Whats this? Another Vape King Store opening?

"Ooooh...Aaaaah" - say the people!

"We agree totally and are just as excited" - Say team Vape King!

Join us this Saturday!!! You know you dont want to miss out!


There will be a grand prize giveaway of an amazing hamper, snacks and more. 

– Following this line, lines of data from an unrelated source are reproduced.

This design comes from an exercise in tuning for small area, a short achievable clock period and few clock cycles per item on the open sky130 flow, not from production work.
The RTL was checked by simulation tests, not by an equivalence proof against the original design.

willow:
## smu_dac_conv
module smu_dac_conv (
    input  wire        clk,
    input  wire        rst,         
    input  wire        in_valid,
    output wire        in_ready,
    input  wire [3:0]  in_role,     
    input  wire [7:0]  in_range,    
    input  wire [31:0] in_x,        
    input  wire [31:0] in_cllv,     
    input  wire [31:0] in_clhv,     
    output wire        out_valid,
    input  wire        out_ready,
    output wire [15:0] out_code,
    output wire        out_err      
);
clock: 40.0 ns
lec_check: 0
abc_area: 1
cap_margin: 50
core_margin: 2
core_utilization: 60
cts_buf_list: sky130_fd_sc_hd__clkbuf_16
cts_cluster_diameter: 100
cts_cluster_size: 20
slew_margin: 75
standard.sh (not shown) runs the stock make flow with config.mk's settings and CLKGATE_MAP_FILE= SYNTH_SCRIPT=/design/flow/synth_recipe.tcl, a recipe that flattens the netlist after the stock synthesis.
==> flow/flow/run.sh <==
#!/bin/bash
# The standard layout, with plain buffers (sky130_fd_sc_hd__buf_1) on the ports
# instead of the delay buffers buffer_ports picks by default.
set -euo pipefail
bash standard.sh "BUFFER_PORTS_ARGS=-buffer_cell sky130_fd_sc_hd__buf_1" finish > standard.log 2>&1
Testbench counts of willow, summed over its fixed seeds: cycles 4,832, items 4,800.
> inputs changed (willow -> xenon)
# willow
export LEC_CHECK = 0
export ABC_AREA = 1
export CAP_MARGIN = 50
export CORE_MARGIN = 2
export CORE_UTILIZATION = 60
export CTS_BUF_LIST = sky130_fd_sc_hd__clkbuf_16
export CTS_CLUSTER_DIAMETER = 100
export CTS_CLUSTER_SIZE = 20
export SLEW_MARGIN = 75
create_clock -name core_clock -period 40.0 [get_ports {clk}]
# xenon
export LEC_CHECK = 0
export ABC_AREA = 1
export CAP_MARGIN = 50
export CORE_MARGIN = 2
export CORE_UTILIZATION = 60
export CTS_BUF_LIST = sky130_fd_sc_hd__clkbuf_16
export CTS_CLUSTER_DIAMETER = 100
export CTS_CLUSTER_SIZE = 20
export SLEW_MARGIN = 65
create_clock -name core_clock -period 40.0 [get_ports {clk}]
[summary]
- xenon | status: complete | timing, DRC, antenna: pass
- Core utilization: xenon vs willow down 0.99 points
- From willow to xenon, number of distinct library cells after synthesis did not move at all.
- In xenon, the post-route cell area came out about 1.5% below the value in willow.
- Summary — sequential standard cell area, xenon relative to willow: lower, by about 0.6%.
- When xenon is set beside willow, its global-route usage over all layers turns out to be 0.28 points larger.
- Setup slack: xenon vs willow down 41 ps
- The wire length on willow is in line with that on xenon.
- Compared with willow, in xenon number of standard cells in the final layout excluding fillers barely changed, number of buffers added by the clock tree synthesis step barely changed.
[inputs] violet vs xenon
# xenon
export LEC_CHECK = 0
export ABC_AREA = 1
export CAP_MARGIN = 50
export CORE_MARGIN = 2
export CORE_UTILIZATION = 60
export CTS_BUF_LIST = sky130_fd_sc_hd__clkbuf_16
export CTS_CLUSTER_DIAMETER = 100
export CTS_CLUSTER_SIZE = 20
export SLEW_MARGIN = 65
create_clock -name core_clock -period 40.0 [get_ports {clk}]
# violet
export LEC_CHECK = 0
export ABC_AREA = 1
export CAP_MARGIN = 50
export CORE_MARGIN = 2
export CORE_UTILIZATION = 60
export CTS_BUF_LIST = sky130_fd_sc_hd__clkbuf_16
export CTS_CLUSTER_DIAMETER = 200
export CTS_CLUSTER_SIZE = 20
export SLEW_MARGIN = 70
create_clock -name core_clock -period 40.0 [get_ports {clk}]
## What came out
- violet against xenon: highest clock rate has increased.
- edfxtp_1 as the worst-path cell with the longest stage delay was reported by violet, and dfxtp_1 by xenon.
- violet went all the way through synthesis, placement and routing and the layout is clean on timing, DRC and antenna.
Input-level comparison between pepper and violet:
# violet
export LEC_CHECK = 0
export ABC_AREA = 1
export CAP_MARGIN = 50
export CORE_MARGIN = 2
export CORE_UTILIZATION = 60
export CTS_BUF_LIST = sky130_fd_sc_hd__clkbuf_16
export CTS_CLUSTER_DIAMETER = 200
export CTS_CLUSTER_SIZE = 20
export SLEW_MARGIN = 70
create_clock -name core_clock -period 40.0 [get_ports {clk}]
# pepper
export LEC_CHECK = 0
export ABC_AREA = 1
export CAP_MARGIN = 50
export CORE_MARGIN = 2
export CORE_UTILIZATION = 40
export CTS_BUF_LIST = sky130_fd_sc_hd__clkbuf_4 sky130_fd_sc_hd__clkbuf_8
export SLEW_MARGIN = 70
create_clock -name core_clock -period 40.0 [get_ports {clk}]
[summary]
pepper: full flow OK, the timing, DRC and antenna checks passed. Comparing violet against pepper, there is no change at all in portion of the post-synthesis area used by sequential elements. Number of non-clock buffers, pepper vs violet: up slightly. Compared to violet, pepper has worst setup slack 99 ps lower. Run comparison: pepper worst setup path startpoint ov$_SDFFE_PP0N_; violet worst setup path startpoint ob[1]$_DFFE_PP_.

separate check: timing with driven ports:
The results above use ideal ports. As a check the final layouts listed here were re-extracted and re-timed, cells and wires unchanged.
Step 1 (the two cells are an assumption about what drives the block):
set clk [get_ports {clk}]
set_driving_cell -lib_cell sky130_fd_sc_hd__clkbuf_16 $clk
set_driving_cell -lib_cell sky130_fd_sc_hd__buf_2 [delete_from_list [all_inputs] $clk]
Step 2 moves the port delays by t, midway between the first and last clock arrival at a register: inputs arrive t later, outputs are due t later. That takes back most of the time a late clock gives input paths.
Three values: no drivers, after step 1, after step 2; two values: the first two.
run	t (ns)	setup slack, ns	latest minus earliest clock arrival (ns)
willow	0.587	30.927 / 30.870 / 30.622	0.024 / 0.024
xenon	0.589	30.886 / 30.874 / 30.496	0.035 / 0.035
violet	0.585	30.932 / 30.875 / 30.619	0.032 / 0.033
pepper	0.705	30.833 / 30.771 / 30.567	0.047 / 0.047
After both steps setup and hold are still met in every run listed. The setup slack of xenon, which loses most, moves by -0.012 ns with the drivers and by -0.390 ns with both steps.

You know you dont want to miss out

​
[RSVP=21156]Click here to RSVP[/RSVP]

Forfcuksakes - 1
Stroodlepuff - 5

Total: 6

Reactions: Like 4 | Winner 1


----------



## Rob Fisher (29/3/16)

Gonna miss this one.  FOMO!


----------



## Stroodlepuff (29/3/16)

Awwww. Don't worry @Rob Fisher. There will be plenty more 

Sent from my SM-N910H using Tapatalk

Reactions: Winner 1


----------



## Marius Combrink (31/3/16)

mmmmmmm I might just swing by. Love the vibe at new store openings

Reactions: Like 2


----------



## Sir Vape (31/3/16)

Nice guys. Congrats


----------



## Silver (31/3/16)

Congrats on this @Stroodlepuff 

Wishing you guys all the best with the opening and the future in the new location

Way to go!

Reactions: Like 1


----------



## rogue zombie (31/3/16)

Congrats you all!

Sent from my HUAWEI Y221-U22 using Tapatalk

Reactions: Like 1


----------



## Stroodlepuff (1/4/16)

Thanks everyone xxx

Sent from my SM-N910H using Tapatalk

Reactions: Like 1


----------



## Clouds4Days (2/4/16)

Hi @Stroodlepuff 
Congrats on the opening of your new store.
Yous are probably so busy but if you have a chance post some pics for us.
Unfortunately working today so won't be able to make a turn.
But once again
CONGRATULATIONS!!!


----------



## Forfcuksakes (2/4/16)

Thanks @Gizmo for the help and for taking all my money. Shop looks really nice.

Sent from my SM-G925F using Tapatalk

Reactions: Like 1 | Funny 1


----------



## Silver (2/4/16)

Was great to see the new shop in the South!
Place looks very good and has a lovely feel
Wishing you all the best with the shop @Vape King South , @Gizmo and @Stroodlepuff 

As I said before, its quite remarkable to see things develop from very humble beginnings to a retail presence.

Managed to buy an Ego AIO - (for HRH) - and if she doesnt like it, I think i may just annex it. Also got some of @Paulie's Pear and a few more cool vape bands.

Reactions: Like 4 | Winner 3


----------



## Forfcuksakes (3/4/16)

@Stroodlepuff @Gizmo So who won the Hamper?


----------